An API (Application Programming Interface) is an interface; a set of methods you use to interact with an object or set of objects to do something. Example: OpenGL, for 3D graphics.
A Framework is a step up; it's not only a set of APIs, but a way to think about and solve problems. Example: SFML, for media. It gives you graphics but also input handling and other auxiliary APIs.
A Game Engine is more specialized than a framework; it's a framework very specifically targeted to make games, and usually only games of some kind. It usually includes a lot of authoring tools around it, like model editors or importers, etc. Example: Unreal Engine. Lets you make 3D shooters. While you can use SFML to make a 3D shooter, you can also use it to make a video player. With Unreal Engine you make 3D shooters.
An IDE is unrelated to all these. It means Integrated Development Environment, and it's a step up from a plain text editor. It produces source code files which are text files, but in general it has some sort of integration with the compiler, offers wizards to automate parts of writing the code, and so on. Example: Visual Studio, Eclipse.

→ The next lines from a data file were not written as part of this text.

$ cat src/rtl/calc_sequencer.sv
// calc_sequencer: accumulator-style command sequencer for the shared 4-bit
// signed calculator datapath. Loads go straight into the accumulator. Ops are
// presented to the datapath for ALU_WAIT cycles and then captured. A datapath
// overflow parks the block in HALT behind a sticky error until clear_err.
//
// Handshake: a command transfers on a rising CLOCK_50 edge where
// cmd_valid & cmd_ready are both 1. cmd_ready is high only in IDLE.
// cmd_load/cmd_op/cmd_operand are sampled only at that edge. The source may
// change them freely afterwards. The source may raise cmd_valid while
// cmd_ready is low. The command then waits, and nothing transfers until
// cmd_ready rises.
module calc_sequencer #(
   parameter int unsigned ALU_WAIT = 1   // settle cycles, legal 1..15
) (
   input  logic       CLOCK_50,
   input  logic       RESET_N,
   input  logic       cmd_valid,
   output logic       cmd_ready,
   input  logic       cmd_load,
   input  logic [2:0] cmd_op,
   input  logic [3:0] cmd_operand,
   input  logic       clear_err,
   output logic [3:0] alu_a,
   output logic [3:0] alu_b,
   output logic [2:0] alu_op,
   input  logic [3:0] alu_r,
   input  logic       alu_ovf,
   output logic [3:0] acc,
   output logic       busy,
   output logic       done,
   output logic       err,
   output logic [7:0] op_count,
   output logic [1:0] state_dbg
);

   typedef enum logic [1:0] {
      ST_IDLE  = 2'd0,
      ST_DRIVE = 2'd1,
      ST_HALT  = 2'd2
   } state_e;

   // Counter preload. The capture happens on the edge where the counter
   // is already zero, so ALU_WAIT-1 gives exactly ALU_WAIT DRIVE cycles.
   localparam logic [3:0] WAIT_INIT = 4'(ALU_WAIT - 1);

   state_e     state_q, state_d;
   logic [3:0] wait_cnt_q, wait_cnt_d;
   logic [3:0] acc_q, acc_d;
   logic [3:0] alu_a_q, alu_a_d;
   logic [3:0] alu_b_q, alu_b_d;
   logic [2:0] alu_op_q, alu_op_d;
   logic       done_q, done_d;
   logic       err_q, err_d;
   logic [7:0] op_count_q, op_count_d;
   logic       accept;

   assign accept = cmd_valid && (state_q == ST_IDLE);

   // Next-state and datapath register updates for the IDLE/DRIVE/HALT sequencer
   always_comb begin
      state_d    = state_q;
      wait_cnt_d = wait_cnt_q;
      acc_d      = acc_q;
      alu_a_d    = alu_a_q;
      alu_b_d    = alu_b_q;
      alu_op_d   = alu_op_q;
      done_d     = 1'b0;
      err_d      = err_q;
      op_count_d = op_count_q;

      case (state_q)
         ST_IDLE: begin
            if (accept) begin
               if (cmd_load) begin
                  // Loads complete in the accept cycle and stay in IDLE
                  acc_d      = cmd_operand;
                  op_count_d = op_count_q + 8'd1;
                  done_d     = 1'b1;
               end else begin
                  alu_a_d    = acc_q;
                  alu_b_d    = cmd_operand;
                  alu_op_d   = cmd_op;
                  wait_cnt_d = WAIT_INIT;
                  state_d    = ST_DRIVE;
               end
            end
         end

         ST_DRIVE: begin
            if (wait_cnt_q != 4'd0) begin
               wait_cnt_d = wait_cnt_q - 4'd1;
            end else if (!alu_ovf) begin
               acc_d      = alu_r;
               op_count_d = op_count_q + 8'd1;
               done_d     = 1'b1;
               state_d    = ST_IDLE;
            end else begin
               // Faulting command stays visible on alu_* while halted
               err_d   = 1'b1;
               state_d = ST_HALT;
            end
         end

         ST_HALT: begin
            if (clear_err) begin
               err_d   = 1'b0;
               state_d = ST_IDLE;
            end
         end

         default: begin
            state_d = ST_IDLE;
         end
      endcase
   end

   // State and register bank, asynchronously cleared by RESET_N
   always_ff @(posedge CLOCK_50 or negedge RESET_N) begin
      if (!RESET_N) begin
         state_q    <= ST_IDLE;
         wait_cnt_q <= 4'd0;
         acc_q      <= 4'd0;
         alu_a_q    <= 4'd0;
         alu_b_q    <= 4'd0;
         alu_op_q   <= 3'd0;
         done_q     <= 1'b0;
         err_q      <= 1'b0;
         op_count_q <= 8'd0;
      end else begin
         state_q    <= state_d;
         wait_cnt_q <= wait_cnt_d;
         acc_q      <= acc_d;
         alu_a_q    <= alu_a_d;
         alu_b_q    <= alu_b_d;
         alu_op_q   <= alu_op_d;
         done_q     <= done_d;
         err_q      <= err_d;
         op_count_q <= op_count_d;
      end
   end

   assign cmd_ready = (state_q == ST_IDLE);
   assign busy      = (state_q == ST_DRIVE);
   assign alu_a     = alu_a_q;
   assign alu_b     = alu_b_q;
   assign alu_op    = alu_op_q;
   assign acc       = acc_q;
   assign done      = done_q;
   assign err       = err_q;
   assign op_count  = op_count_q;
   assign state_dbg = state_q;

endmodule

About "coding your game", unless you're experienced, I'd start with a Game Engine. You can write code to customize how it works and what it does, but it will save you a lot of work towards "your first game". Later you may want try writing your own Game Engine, maybe building on top of a Framework. And if you really like it, you can build your own Framework based on system-level APIs (OpenGL, Direct3D). It can be incredibly rewarding and a great learning experience. FWIW, I was quite experienced as a programmer when I started my Game Engine, but I built it on top of SDL; later I replaced the SDL layer with my own Framework.